What makes QM different from classical mechanics is that measuring an electron to have $+1/2$ spin does not mean that it was necessarily in the $+1/2$ spin state prior to our taking the measurement. An electron can (and often does) exist in a super-position of states, meaning that it simultaneously has both $+1/2$ and $-1/2$ spin, but our measurement causes it to collapse into one state or the other.

As you described in your question, some pairs of operators have the property that you cannot measure a defined value for both at the same time. Position and momentum are the most famous pair, since they are the example for the Heisenberg uncertainty principle, but many other pairs behave similarly. Energy and position are one such pair. So if we measure energy precisely, we cannot know where the electron with that energy exists. Since energy levels are the basis of the Schrodinger equation and define much of the behavior of atoms, chemists tend to treat electrons as if they are in a state in which the energy has been measured and other properties are unknown.

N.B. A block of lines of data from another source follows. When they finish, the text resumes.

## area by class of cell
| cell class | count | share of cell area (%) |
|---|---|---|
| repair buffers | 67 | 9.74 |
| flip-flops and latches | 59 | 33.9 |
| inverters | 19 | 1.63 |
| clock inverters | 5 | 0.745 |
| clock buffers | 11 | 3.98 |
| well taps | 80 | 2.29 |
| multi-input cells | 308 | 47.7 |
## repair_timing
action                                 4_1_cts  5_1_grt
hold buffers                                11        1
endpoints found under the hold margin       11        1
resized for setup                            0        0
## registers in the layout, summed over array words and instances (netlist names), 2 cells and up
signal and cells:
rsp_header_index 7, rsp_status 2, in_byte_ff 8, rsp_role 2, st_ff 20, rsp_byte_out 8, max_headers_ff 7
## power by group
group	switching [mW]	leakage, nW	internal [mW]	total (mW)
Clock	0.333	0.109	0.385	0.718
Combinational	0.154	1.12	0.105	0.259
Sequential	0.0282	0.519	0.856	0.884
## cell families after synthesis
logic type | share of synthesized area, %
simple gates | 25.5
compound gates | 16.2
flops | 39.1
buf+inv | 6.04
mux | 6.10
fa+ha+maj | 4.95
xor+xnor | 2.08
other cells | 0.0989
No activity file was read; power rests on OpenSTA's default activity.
## src/hdl/rmq_pkg.sv

```systemverilog
// Shared types, widths and helpers for the rotation-matrix to quaternion block.
package rmq_pkg;

    localparam int DW = 32;
    localparam int QW = 31;
    localparam int VW = 35;
    localparam int MW = 34;
    localparam int LW = 6;
    localparam int SW = 64;
    localparam int NW = 62;
    localparam int SQRT_STAGES = 32;
    localparam int DIV_STAGES = 31;
    localparam logic [QW-1:0] ONE_Q30 = QW'(1) << 30;

    typedef struct packed {
        logic signed [DW-1:0] m00;
        logic signed [DW-1:0] m01;
        logic signed [DW-1:0] m02;
        logic signed [DW-1:0] m10;
        logic signed [DW-1:0] m11;
        logic signed [DW-1:0] m12;
        logic signed [DW-1:0] m20;
        logic signed [DW-1:0] m21;
        logic signed [DW-1:0] m22;
    } t_in;

    typedef struct packed {
        logic [QW-1:0]        qw;
        logic signed [DW-1:0] qx;
        logic signed [DW-1:0] qy;
        logic signed [DW-1:0] qz;
        logic                 degenerate;
    } t_out;

    typedef struct packed {
        logic [3:0][QW-1:0] u;
        logic [3:0]         neg;
        logic               deg;
    } t_tag;

    typedef struct packed {
        logic [3:0] neg;
        logic       deg;
    } t_side;

    function automatic logic [LW-1:0] bit_len(input logic [MW-1:0] v);
        logic [LW-1:0] n;
        n = '0;
        for (int k = 0; k < MW; k++) begin
            if (v[k]) begin
                n = LW'(k + 1);
            end
        end
        return n;
    endfunction

endpackage

```

## src/hdl/rmq_div.sv

```systemverilog
// Pipelined restoring divider, one quotient bit per stage.
module rmq_div (
    input  logic                   i_clk,
    input  logic                   i_rst_n,
    input  logic                   i_vld,
    input  logic [rmq_pkg::NW-1:0] i_num,
    input  logic [rmq_pkg::DW-1:0] i_den,
    output logic                   o_vld,
    output logic [rmq_pkg::QW-1:0] o_quo
);

    localparam int ST = rmq_pkg::DIV_STAGES;

    logic [rmq_pkg::DW-1:0] r_rem [0:ST];
    logic [rmq_pkg::QW-1:0] r_low [0:ST];
    logic [rmq_pkg::QW-1:0] r_quo [0:ST];
    logic [rmq_pkg::DW-1:0] r_den [0:ST];
    logic [ST:0]            r_vld;

    assign r_rem[0] = rmq_pkg::DW'(i_num[rmq_pkg::NW-1:rmq_pkg::QW]);
    assign r_low[0] = i_num[rmq_pkg::QW-1:0];
    assign r_quo[0] = '0;
    assign r_den[0] = i_den;
    assign r_vld[0] = i_vld;

    for (genvar k = 0; k < ST; k++) begin : g_stage
        logic [rmq_pkg::DW:0]   trial;
        logic [rmq_pkg::DW:0]   diff;
        logic                   take;
        logic [rmq_pkg::DW-1:0] n_rem;

        always_comb begin
            trial = {r_rem[k], r_low[k][ST-1-k]};
            diff  = trial - {1'b0, r_den[k]};
            take  = trial >= {1'b0, r_den[k]};
            n_rem = take ? diff[rmq_pkg::DW-1:0] : trial[rmq_pkg::DW-1:0];
        end

        always_ff @(posedge i_clk) begin
            r_rem[k+1] <= n_rem;
            r_low[k+1] <= r_low[k];
            r_quo[k+1] <= {r_quo[k][rmq_pkg::QW-2:0], take};
            r_den[k+1] <= r_den[k];
        end

        always_ff @(posedge i_clk) begin
            if (!i_rst_n) begin
                r_vld[k+1] <= 1'b0;
            end else begin
                r_vld[k+1] <= r_vld[k];
            end
        end
    end

    assign o_vld = r_vld[ST];
    assign o_quo = r_quo[ST];

endmodule

```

To address your point of confusion - "wave" and "particle" are descriptions of the behavior of electrons, most useful when understanding the concept of positional uncertainty, since "position" is most associated with particle behavior. When we learn about the Heisenberg uncertainty, we learn about experiments in which electrons behave as waves when their position has not been measured and like particles when their position has been measured, so it's easy to see why you associate wave and particle behavior with velocity and position, respectively, but those are just convenient examples to show the concept of duality. Operators generally should not be thought of as being associated with one description or the other, nor should we think of an electron as switching between particle and wave. It is better just to think of it as having specific position in space or not, and whether or not it has specific position it is neither a wave nor a particle, but rather just a quantum mechanical entity.

The results of any experiments we perform with electrons are predicted very well by the mathematical system that has been developed for quantum mechanics, and some of that math has parallels with classical wave behavior and some with classical particle behavior and some with neither of them. Beyond that, we have very little understanding of what an electron actually is and how its behavior accords with our understanding of the physics of the macroscopic world.